## WORK ORDER
Beginning with the opening line, set down each line of the material below exactly, stopping once the line with "53 | 1124 |" is done.

## INPUT

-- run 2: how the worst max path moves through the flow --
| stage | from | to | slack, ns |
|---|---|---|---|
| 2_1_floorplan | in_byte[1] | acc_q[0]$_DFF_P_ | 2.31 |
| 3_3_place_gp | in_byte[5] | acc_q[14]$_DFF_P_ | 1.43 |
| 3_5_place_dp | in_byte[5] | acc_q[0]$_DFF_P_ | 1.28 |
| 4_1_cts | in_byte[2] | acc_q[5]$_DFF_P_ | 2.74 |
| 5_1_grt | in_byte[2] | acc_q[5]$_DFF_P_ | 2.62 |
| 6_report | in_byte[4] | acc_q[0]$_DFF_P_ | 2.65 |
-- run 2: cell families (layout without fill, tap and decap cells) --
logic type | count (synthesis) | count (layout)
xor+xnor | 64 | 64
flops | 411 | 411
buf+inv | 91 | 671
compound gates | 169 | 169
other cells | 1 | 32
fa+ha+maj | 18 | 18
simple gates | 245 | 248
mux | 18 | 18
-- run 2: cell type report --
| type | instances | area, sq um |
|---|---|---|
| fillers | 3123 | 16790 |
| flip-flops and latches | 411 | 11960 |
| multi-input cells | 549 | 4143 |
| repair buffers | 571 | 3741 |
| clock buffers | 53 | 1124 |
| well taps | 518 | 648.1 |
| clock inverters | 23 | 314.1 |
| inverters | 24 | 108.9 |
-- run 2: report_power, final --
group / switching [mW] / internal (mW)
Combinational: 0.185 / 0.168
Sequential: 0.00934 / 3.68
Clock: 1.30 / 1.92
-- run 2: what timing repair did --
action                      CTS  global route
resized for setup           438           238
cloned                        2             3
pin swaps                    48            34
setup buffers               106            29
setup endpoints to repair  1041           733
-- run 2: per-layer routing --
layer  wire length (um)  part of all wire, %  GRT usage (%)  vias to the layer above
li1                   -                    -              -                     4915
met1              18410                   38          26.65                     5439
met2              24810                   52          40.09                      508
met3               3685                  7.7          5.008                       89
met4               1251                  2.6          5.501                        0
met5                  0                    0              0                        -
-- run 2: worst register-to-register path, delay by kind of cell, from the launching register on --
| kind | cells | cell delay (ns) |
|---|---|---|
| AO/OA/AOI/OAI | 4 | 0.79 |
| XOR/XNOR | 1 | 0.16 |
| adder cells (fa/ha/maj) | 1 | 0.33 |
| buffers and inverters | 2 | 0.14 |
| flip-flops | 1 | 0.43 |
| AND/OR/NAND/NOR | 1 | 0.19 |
This design comes from an exercise in tuning for small area and a short achievable clock period on the open sky130 flow, not from production work. Function was checked by simulation only, so behaviour that the tests miss may differ from the original. No activity file was given, so power comes from the tool's default toggle rates.

==> flow/run.sh <==
#!/bin/bash
# synth_recipe.tcl (not shown) runs the flow's synth.tcl, then flattens the netlist and writes it again
# the make line also repeats each setting of config.mk as NAME=value (left out here)
make -C /OpenROAD-flow-scripts/flow DESIGN_CONFIG=/design/flow/config.mk WORK_HOME=/design/flow/orfs CLKGATE_MAP_FILE= SYNTH_SCRIPT=/design/flow/synth_recipe.tcl finish
==> flow/config.mk <==
export PLATFORM = sky130hd
export DESIGN_NAME = pwm_block
export DESIGN_NICKNAME = pwm_block
export VERILOG_FILES = /design/flow/design.v
export SDC_FILE = /design/flow/constraint.sdc
export NUM_CORES = 4
export LEC_CHECK = 0
export ABC_AREA = 1
export CAP_MARGIN = 20
export CORE_MARGIN = 2
export CORE_UTILIZATION = 40
export SLEW_MARGIN = 20
==> flow/constraint.sdc <==
create_clock -name core_clock -period 12.0 [get_ports {clk}]
set_input_delay 2.4000 -clock core_clock [delete_from_list [all_inputs] [get_ports {clk}]]
set_output_delay 2.4000 -clock core_clock [all_outputs]
set_load 0.01 [all_outputs]
==> flow/design.v <==
module pwm_block (
    input  wire        clk,
    input  wire        rst,
    input  wire        fast_tick,
    input  wire        slow_tick,
    input  wire        cmd_valid,
    input  wire [31:0] cmd,
    output reg         rsp_valid,
    output reg  [2:0]  rsp_err,
    output reg  [31:0] rsp_data,
    output wire [5:0]  out
);
    localparam integer PERIOD         = 500;
    localparam integer SLOW_INC       = 5;
    localparam integer INIT_THRESHOLD = 20;
    localparam integer INIT_STEP      = 1;
    localparam [1:0] MODE_IDLE  = 2'd0;
    localparam [1:0] MODE_GLOW  = 2'd1;
    localparam [1:0] MODE_PULSE = 2'd2;
    localparam [2:0] E_OK      = 3'd0;
    localparam [2:0] E_ILLOP   = 3'd1;
    localparam [2:0] E_BUSY    = 3'd2;
    localparam [2:0] E_INVCH   = 3'd3;
    localparam [2:0] E_OPERAND = 3'd4;
    localparam [3:0] OP_RD_FAST     = 4'h1;
    localparam [3:0] OP_RD_SLOW     = 4'h2;
    localparam [3:0] OP_RST_FAST    = 4'h3;
    localparam [3:0] OP_RST_SLOW    = 4'h4;
    localparam [3:0] OP_SET_CH      = 4'h5;
    localparam [3:0] OP_POLL        = 4'h6;
    localparam [3:0] OP_ENV_LOAD    = 4'h7;
    localparam [3:0] OP_ENV_STEP    = 4'h8;
    localparam [3:0] OP_START_GLOW  = 4'h9;
    localparam [3:0] OP_START_PULSE = 4'hA;
    localparam [3:0] OP_CANCEL      = 4'hB;
    localparam [3:0] OP_RD_STATUS   = 4'hC;
    localparam [3:0] OP_RD_ENV      = 4'hD;
    reg        [31:0] fast_q;
    reg        [31:0] slow_q;
    reg               slow_pend_q;  
    reg        [5:0]  out_q;
    reg               pwm_on_q;
    reg signed [15:0] thr_q;
    reg        [7:0]  step_q;
    reg               dir_q;        
    reg        [2:0]  sch_q;
    reg               stopreq_q;
    reg        [1:0]  mode_q;
    reg               cancelled_q;
    reg               f_illop_q;
    reg               f_busy_q;
    reg               f_invch_q;
    reg               f_operand_q;
    assign out = out_q;
    wire        [3:0]  c_op   = cmd[31:28];
    wire        [2:0]  c_ch   = cmd[27:25];
    wire               c_b    = cmd[24];
    wire        [7:0]  c_s8   = cmd[23:16];
    wire signed [15:0] c_imm  = cmd[15:0];
    reg c_legal;
    always @(*) begin
        case (c_op)
            OP_RD_FAST, OP_RD_SLOW, OP_RST_FAST, OP_RST_SLOW,
            OP_CANCEL, OP_RD_STATUS, OP_RD_ENV:
                c_legal = (cmd[27:0] == 28'd0);
            OP_SET_CH:
                c_legal = (cmd[23:0] == 24'd0);
            OP_POLL, OP_START_GLOW:
                c_legal = (cmd[24:16] == 9'd0);
            OP_ENV_LOAD:
                c_legal = (cmd[27:25] == 3'd0);
            OP_ENV_STEP, OP_START_PULSE:
                c_legal = (cmd[24:0] == 25'd0);
            default:
                c_legal = 1'b0;
        endcase
    end
    wire busy       = (mode_q != MODE_IDLE);
    wire ch_bad     = (c_ch > 3'd5);
    wire imm_bad    = (c_imm < 0) || (c_imm > PERIOD);
    reg signed [15:0] clamp_thr;
    reg        [7:0]  clamp_step;
    reg               clamp_dir;
    always @(*) begin
        clamp_thr  = thr_q;
        clamp_step = step_q;
        clamp_dir  = dir_q;
        if (thr_q >= PERIOD) begin
            clamp_thr  = PERIOD;
            clamp_step = 8'd1;
            clamp_dir  = ~dir_q;
        end else if (thr_q < 0) begin
            clamp_thr  = 16'sd0;
            clamp_step = 8'd1;
            clamp_dir  = ~dir_q;
        end
    end
    wire signed [16:0] env_sum = clamp_dir ? ({clamp_thr[15], clamp_thr} - $signed({9'd0, clamp_step}))
                                           : ({clamp_thr[15], clamp_thr} + $signed({9'd0, clamp_step}));
    wire signed [16:0] env_quot = env_sum / $signed(17'd20);
    wire signed [15:0] env_new  = env_quot[15:0];
    reg        [31:0] fast_n;
    reg        [31:0] slow_n;
    reg               slow_pend_n;
    reg        [5:0]  out_n;
    reg               pwm_on_n;
    reg signed [15:0] thr_n;
    reg        [7:0]  step_n;
    reg               dir_n;
    reg        [2:0]  sch_n;
    reg               stopreq_n;
    reg        [1:0]  mode_n;
    reg               cancelled_n;
    reg               f_illop_n;
    reg               f_busy_n;
    reg               f_invch_n;
    reg               f_operand_n;
    reg        [2:0]  err_n;
    reg        [31:0] data_n;
    reg               do_poll;
    reg               do_env;
    reg        [2:0]  poll_ch;
    reg signed [15:0] poll_thr;
    reg b1, b2, b3;
    always @(*) begin
        fast_n      = fast_q;
        slow_n      = slow_q;
        slow_pend_n = slow_pend_q;
        out_n       = out_q;
        pwm_on_n    = pwm_on_q;
        thr_n       = thr_q;
        step_n      = step_q;
        dir_n       = dir_q;
        sch_n       = sch_q;
        stopreq_n   = stopreq_q;
        mode_n      = mode_q;
        cancelled_n = cancelled_q;
        f_illop_n   = f_illop_q;
        f_busy_n    = f_busy_q;
        f_invch_n   = f_invch_q;
        f_operand_n = f_operand_q;
        err_n       = E_OK;
        data_n      = 32'd0;
        do_poll     = 1'b0;
        do_env      = 1'b0;
        poll_ch     = sch_q;
        poll_thr    = thr_q;
        if (cmd_valid) begin
            if (!c_legal) begin
                err_n     = E_ILLOP;
                f_illop_n = 1'b1;
            end else begin
                case (c_op)
                    OP_RD_FAST: data_n = fast_q;
                    OP_RD_SLOW: data_n = slow_q;
                    OP_RST_FAST: begin
                        if (busy) begin
                            err_n = E_BUSY; f_busy_n = 1'b1;
                        end else begin
                            fast_n = 32'd0;
                        end
                    end
                    OP_RST_SLOW: begin
                        if (busy) begin
                            err_n = E_BUSY; f_busy_n = 1'b1;
                        end else begin
                            slow_n = 32'd0;
                        end
                    end
                    OP_SET_CH: begin
                        if (busy) begin
                            err_n = E_BUSY; f_busy_n = 1'b1;
                        end else if (ch_bad) begin
                            err_n = E_INVCH; f_invch_n = 1'b1;
                        end else begin
                            out_n[c_ch] = c_b;
                        end
                    end
                    OP_POLL: begin
                        if (busy) begin
                            err_n = E_BUSY; f_busy_n = 1'b1;
                        end else if (ch_bad) begin
                            err_n = E_INVCH; f_invch_n = 1'b1;
                        end else if (imm_bad) begin
                            err_n = E_OPERAND; f_operand_n = 1'b1;
                        end else begin
                            do_poll  = 1'b1;
                            poll_ch  = c_ch;
                            poll_thr = c_imm;
                        end
                    end
                    OP_ENV_LOAD: begin
                        if (busy) begin
                            err_n = E_BUSY; f_busy_n = 1'b1;
                        end else if (c_s8 == 8'd0) begin
                            err_n = E_OPERAND; f_operand_n = 1'b1;
                        end else begin
                            thr_n  = c_imm;
                            dir_n  = c_b;
                            step_n = c_s8;
                        end
                    end
                    OP_ENV_STEP: begin
                        if (busy) begin
                            err_n = E_BUSY; f_busy_n = 1'b1;
                        end else if (ch_bad) begin
                            err_n = E_INVCH; f_invch_n = 1'b1;
                        end else begin
                            do_env  = 1'b1;
                            poll_ch = c_ch;
                        end
                    end
                    OP_START_GLOW: begin
                        if (busy) begin
                            err_n = E_BUSY; f_busy_n = 1'b1;
                        end else if (ch_bad) begin
                            err_n = E_INVCH; f_invch_n = 1'b1;
                        end else if (imm_bad) begin
                            err_n = E_OPERAND; f_operand_n = 1'b1;
                        end else begin
                            sch_n       = c_ch;
                            thr_n       = c_imm;
                            pwm_on_n    = 1'b0;
                            stopreq_n   = 1'b0;
                            cancelled_n = 1'b0;
                            mode_n      = MODE_GLOW;
                        end
                    end
                    OP_START_PULSE: begin
                        if (busy) begin
                            err_n = E_BUSY; f_busy_n = 1'b1;
                        end else if (ch_bad) begin
                            err_n = E_INVCH; f_invch_n = 1'b1;
                        end else begin
                            thr_n       = INIT_THRESHOLD;
                            dir_n       = 1'b0;
                            step_n      = INIT_STEP;
                            fast_n      = 32'd0;
                            slow_n      = 32'd0;
                            slow_pend_n = 1'b0;
                            sch_n       = c_ch;
                            pwm_on_n    = 1'b0;
                            stopreq_n   = 1'b0;
                            cancelled_n = 1'b0;
                            mode_n      = MODE_PULSE;
                        end
                    end
                    OP_CANCEL: begin
                        if (busy)
                            stopreq_n = 1'b1;
                    end
                    OP_RD_STATUS: begin
                        data_n = {12'd0, f_operand_q, f_invch_q, f_busy_q, f_illop_q,
                                  1'b0, sch_q, cancelled_q, stopreq_q, mode_q,
                                  dir_q, pwm_on_q, out_q};
                    end
                    OP_RD_ENV: begin
                        data_n = {8'd0, step_q, thr_q};
                    end
                    default: ;
                endcase
            end
        end else if (mode_q != MODE_IDLE) begin
            if (stopreq_q) begin
                mode_n      = MODE_IDLE;
                stopreq_n   = 1'b0;
                cancelled_n = 1'b1;
            end else if (mode_q == MODE_GLOW) begin
                do_poll = 1'b1;
            end else if (slow_pend_q) begin
                slow_pend_n = 1'b0;
                do_env      = 1'b1;
            end
        end
        if (do_env) begin
            do_poll  = 1'b1;
            poll_thr = clamp_thr;
            thr_n    = env_new;
            step_n   = clamp_step;
            dir_n    = clamp_dir;
        end
        b1 = ({16'd0, fast_q} < {16'd0, poll_thr}) && !pwm_on_q;
        b2 = !b1 && (fast_q < PERIOD) && pwm_on_q;
        b3 = (fast_q > PERIOD);
        if (do_poll) begin
            if (b1) begin
                out_n[poll_ch] = 1'b1;
                pwm_on_n       = 1'b1;
            end else if (b2) begin
                out_n[poll_ch] = 1'b0;
                pwm_on_n       = 1'b0;
            end
            if (b3) begin
                fast_n         = 32'd0;
                out_n[poll_ch] = 1'b1;
                pwm_on_n       = 1'b1;
            end
        end
        if (fast_tick)
            fast_n = fast_n + 32'd1;
        if (slow_tick) begin
            slow_n      = slow_n + SLOW_INC;
            slow_pend_n = 1'b1;
        end
    end
    always @(posedge clk) begin
        if (rst) begin
            fast_q      <= 32'd0;
            slow_q      <= 32'd0;
            slow_pend_q <= 1'b0;
            out_q       <= 6'd0;
            pwm_on_q    <= 1'b0;
            thr_q       <= INIT_THRESHOLD;
            step_q      <= INIT_STEP;
            dir_q       <= 1'b0;
            sch_q       <= 3'd0;
            stopreq_q   <= 1'b0;
            mode_q      <= MODE_IDLE;
            cancelled_q <= 1'b0;
            f_illop_q   <= 1'b0;
            f_busy_q    <= 1'b0;
            f_invch_q   <= 1'b0;
            f_operand_q <= 1'b0;
            rsp_valid   <= 1'b0;
            rsp_err     <= 3'd0;
            rsp_data    <= 32'd0;
        end else begin
            fast_q      <= fast_n;
            slow_q      <= slow_n;
            slow_pend_q <= slow_pend_n;
            out_q       <= out_n;
            pwm_on_q    <= pwm_on_n;
            thr_q       <= thr_n;
            step_q      <= step_n;
            dir_q       <= dir_n;
            sch_q       <= sch_n;
            stopreq_q   <= stopreq_n;
            mode_q      <= mode_n;
            cancelled_q <= cancelled_n;
            f_illop_q   <= f_illop_n;
            f_busy_q    <= f_busy_n;
            f_invch_q   <= f_invch_n;
            f_operand_q <= f_operand_n;
            rsp_valid   <= cmd_valid;
            rsp_err     <= err_n;
            rsp_data    <= data_n;
        end
    end
endmodule
==> run summary <==
[cell families (layout without fill, tap and decap cells)]
logic type	count (synthesis)	in the layout	share of synthesized area [%]
AOI/OAI and AO/OA	417	417	20.6
xor gates and xnor gates	28	28	2.19
adders and majority gates	45	45	4.79
buffers and inverters	386	458	12.4
DFF	144	144	24.2
other	1	6	0.0315
and+or+nand+nor	941	941	35.8
[stage by stage]
step	hold slack, ns	std cells	total power [mW]	instance area, sq um
floorplan	0.430	1967	1.22	11900
global placement	0.444	2398	1.36	13100
detailed placement	0.459	2398	1.38	13100
CTS	0.468	2429	1.87	13600
global route	0.488	2429	2.00	13600
finish	0.472	2429	1.87	13600
[sequential cells by signal, indices dropped and copies added, names as in the netlist, 2 cells and up]
register	cells
fast_q	32
rsp_err	3
out_q	6
rsp_data	32
slow_q	32
step_q	8
mode_q	2
thr_q	16
sch_q	3
[placed cells by master (no fill, tap or decap), types with 11 or more instances in the layout]
cell	instances
o211ai_1	15
a21oi_1	148
clkbuf_16	17
nand2_4	14
nor4_1	20
nand3_1	117
a221oi_1	18
inv_2	14
nand3_2	14
nor3_1	69
nor2_1	227
ha_1	44
dfxtp_1	144
o21ai_0	128
nand2_2	29
nand2_1	392
o22ai_1	39
clkdlybuf4s50_1	77
buf_4	11
inv_1	313
nand4_1	36
xor2_1	19
[area by class of cell]
class	instances	area, sq um
clock inverters	11	80.1
multi-input cells	1437	7580
well taps	390	488
flip-flops and latches	144	2880
inverters	338	1280
clock buffers	20	457
repair buffers	89	858
fillers	3140	15900
[power by group through the flow]
stage / registers, mW / clock network [mW] / logic [mW]
CTS: 0.484 / 0.504 / 0.884
global placement: 0.495 / 0 / 0.863
global route: 0.485 / 0.523 / 0.996
finish: 0.485 / 0.500 / 0.890
detailed placement: 0.495 / 0 / 0.881
floorplan: 0.494 / 0 / 0.722
[per-layer routing]
metal / part of all wire [%] / vias to the layer above / global-route usage, %
met2: 44 / 586 / 42.6
met1: 45 / 6241 / 36.4
met4: 2.6 / 0 / 7.75
met5: 0 / - / 0
li1: - / 6637 / -
met3: 8.3 / 94 / 4.95
[cell usage after synthesis, types with 3 or more instances]
library cell    n
nand2_1       392
clkbuf_1       41
nor4_1         21
a21oi_1       148
o221ai_1        5
o21a_1         10
dfxtp_1       144
a32o_1          4
xor2_1         19
o22ai_1        39
nand3_1       117
nor3_1         69
or2_2           3
a211oi_1        7
nor2_1        227
xnor2_1         7
clkinv_1        7
o21ai_0       128
buf_1           3
a31oi_1         7
nand2_2        29
nand3b_1        5
ha_1           44
nor2_2          4
nand2_4        14
nand4_1        36
inv_4           4
nand3_2        14
o31ai_1         7
o41ai_1         3
inv_1         313
o211ai_1       15
o21ai_1         5
inv_2          14
a221oi_1       18
[final timing paths]
| path | end | slack (ns) | cells after the start |
|---|---|---|---|
| max reg2reg | thr_q[10] | 1.67 | 88 |
| min | slow_pend_q | 0.47 | 2 |
| min reg2reg | slow_pend_q | 0.47 | 2 |
| max | thr_q[10] | 1.67 | 88 |
[tightest hold or removal path, stage by stage (launching register included)]
cell and delay (ns):
dfxtp_1 0.31, nand2_1 0.06, a21oi_1 0.05
==> flow_summary_export.csv <==
group,metric,value,unit
power,power_leakage,5.56,nW
route,routed_wl,42100,microns
synth,synth_seq_cells,144,
power,p_clk_share,26.7,%
placement,place_hpwl,32900,microns
grt,overflow,0,
power,switchingPower,0.831,mW
cells_and_area,n_antenna_cell,0,
sta,setup_ws,1.67,ns
route,via_per_inst,5.58,
clocking,cts.sinks,144,
clocking,clock_latency,0.44,ns
clocking,post_cts_buffers,0,
die,fp.dieH,177,microns
sta,min_period,10.33,ns
cells_and_area,drive_above_1_share,6.82,%
route,drt_iter0_drc,1312,
synth,synth_area_per_cell,6.07,sq um
setup_path,critPathBufInv,15,
synth,yosysTopAreaCell,"dfxtp_1",
synth,synth_area,11900,sq um
sta,finalHoldViolCount,0,
power,peakVddDrop,195,uV
route,wl_per_cell,17.3,microns
setup_path,cpMostUsedCell,"nand2_1",
setup_path,slowest_stage,"nor4_1",
placement,post-place-ws,1.82,ns
sta,clock.fmax,0.0968,GHz
synth,synthArstFlopShare,0,%
cells_and_area,nets,2109,
power,p_int,1.04,mW
setup_path,worst-setup-path-type,"reg -> reg",
power,switching_share,44.3,%
route,drc,0,
setup_path,r2r_start,"thr_q[15]",
synth,synth_top_area_share,24.2,%
die,fp-row-count,63,
placement,numPortBuffers,78,
synth,yosys-top-cells-area,"dfxtp_1 24%, nand2_1 12%, inv_1 9.9%, nor2_1 7.2%, a21oi_1 6.2%",
sta,worstMarginPinSlew,1.09,ns
cells_and_area,area_growth,14.5,%
clocking,cts_tree,"yes",
worst_hold_path,hp-class,"reg -> reg",
die,core,29500,sq um
setup_path,critPathArrivalTime,10.66,ns
synth,synth_seq_area_share,24.2,%
grt,grt_pass1_vias,12368,
sta,fin_skew,0.00983,ns
synth,ys.flop_type,"dfxtp_1",
clocking,cts_hold_buf,0,
die,die_w,177,microns
power,comb_power_share,47.5,%
grt,grt_pass1_wl,65500,microns
power,seqPwrFrac,25.9,%
clocking,clk_pin_slew_worst_paths,0.06,ns
sta,final.setup.tns,0,ns
setup_path,max_stage_delay,0.50,ns
sta,final_max_slew_viol_count,0,
route,ant_nets,0,
synth,yosysUniqueCellTypes,65,
grt,grt_use_total,26.6,%
clocking,htreeDepth,4,
setup_path,worstPathRequired,12.34,ns
setup_path,end_kind,"flip-flop",
clocking,clockBufferDepth,2,
setup_path,crit_family,"simple AND/OR/NAND/NOR gates",
setup_path,cp_max_fo,24,
cells_and_area,finalCoreUtilization,46.2,%
power,powerDensity,138,nW/um^2
worst_hold_path,hp-start,"slow_pend_q",
setup_path,worst_setup_path_start_kind,"flip-flop",
sta,fin_crit_sh,86.0,%
synth,yosys_warnings,1,
clocking,cts-root-buf,"clkbuf_16",
synth,synth_edf_count,0,
synth,syn_inst,1962,
die,dieArea,31200,sq um
placement,gp_congestion,0.933,
run_status,status,"timing/DRC/antenna clean",
clocking,cts_made_buffers,17,
sta,max_slew_margin,26.1,%
grt,grt_max_degree,60,
sta,rsz0062_at_grt,"false",
route,firstDrtPassIters,6,
job,maxCapViolCount,0,
route,num_vias,13558,
die,start_util,40.4,%
die,boundaryPins,79,
setup_path,critPathLaunch,"thr_q[15]",
sta,setup-violations-final,0,
clocking,cts_resized,0,
grt,antenna_found_initial,0,

## port drivers added, routing unchanged
Ports are ideal in the flow. The routed layout listed here was re-timed in OpenROAD.
Step 1 sets driving cells, clkbuf_16 on the clock port and buf_2 on the other inputs (assumed; they add their load-dependent delay and slew).
Step 2 moves the port delays by t, midway between the first and last clock arrival at a register: inputs arrive t later, outputs are due t later. That takes back most of the time a late clock gives input paths.
Slacks: ideal / step 1 / step 2; pairs: ideal / step 1.
shift t [ns]: 0.477
slack for setup (ns): 1.674 / 1.674 / 1.674
worst hold slack (ns): 0.472 / 0.472 / 0.472
latest minus earliest clock arrival (ns): 0.010 / 0.010
worst slew at a driven data input, ns: 0.04
After both steps this run still meets setup and hold. For this run, drivers alone change the setup slack by 0.000 ns; drivers and shift together by 0.000 ns.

## WORKED SOLUTION
-- run 2: how the worst max path moves through the flow --
| stage | from | to | slack, ns |
|---|---|---|---|
| 2_1_floorplan | in_byte[1] | acc_q[0]$_DFF_P_ | 2.31 |
| 3_3_place_gp | in_byte[5] | acc_q[14]$_DFF_P_ | 1.43 |
| 3_5_place_dp | in_byte[5] | acc_q[0]$_DFF_P_ | 1.28 |
| 4_1_cts | in_byte[2] | acc_q[5]$_DFF_P_ | 2.74 |
| 5_1_grt | in_byte[2] | acc_q[5]$_DFF_P_ | 2.62 |
| 6_report | in_byte[4] | acc_q[0]$_DFF_P_ | 2.65 |
-- run 2: cell families (layout without fill, tap and decap cells) --
logic type | count (synthesis) | count (layout)
xor+xnor | 64 | 64
flops | 411 | 411
buf+inv | 91 | 671
compound gates | 169 | 169
other cells | 1 | 32
fa+ha+maj | 18 | 18
simple gates | 245 | 248
mux | 18 | 18
-- run 2: cell type report --
| type | instances | area, sq um |
|---|---|---|
| fillers | 3123 | 16790 |
| flip-flops and latches | 411 | 11960 |
| multi-input cells | 549 | 4143 |
| repair buffers | 571 | 3741 |
| clock buffers | 53 | 1124 |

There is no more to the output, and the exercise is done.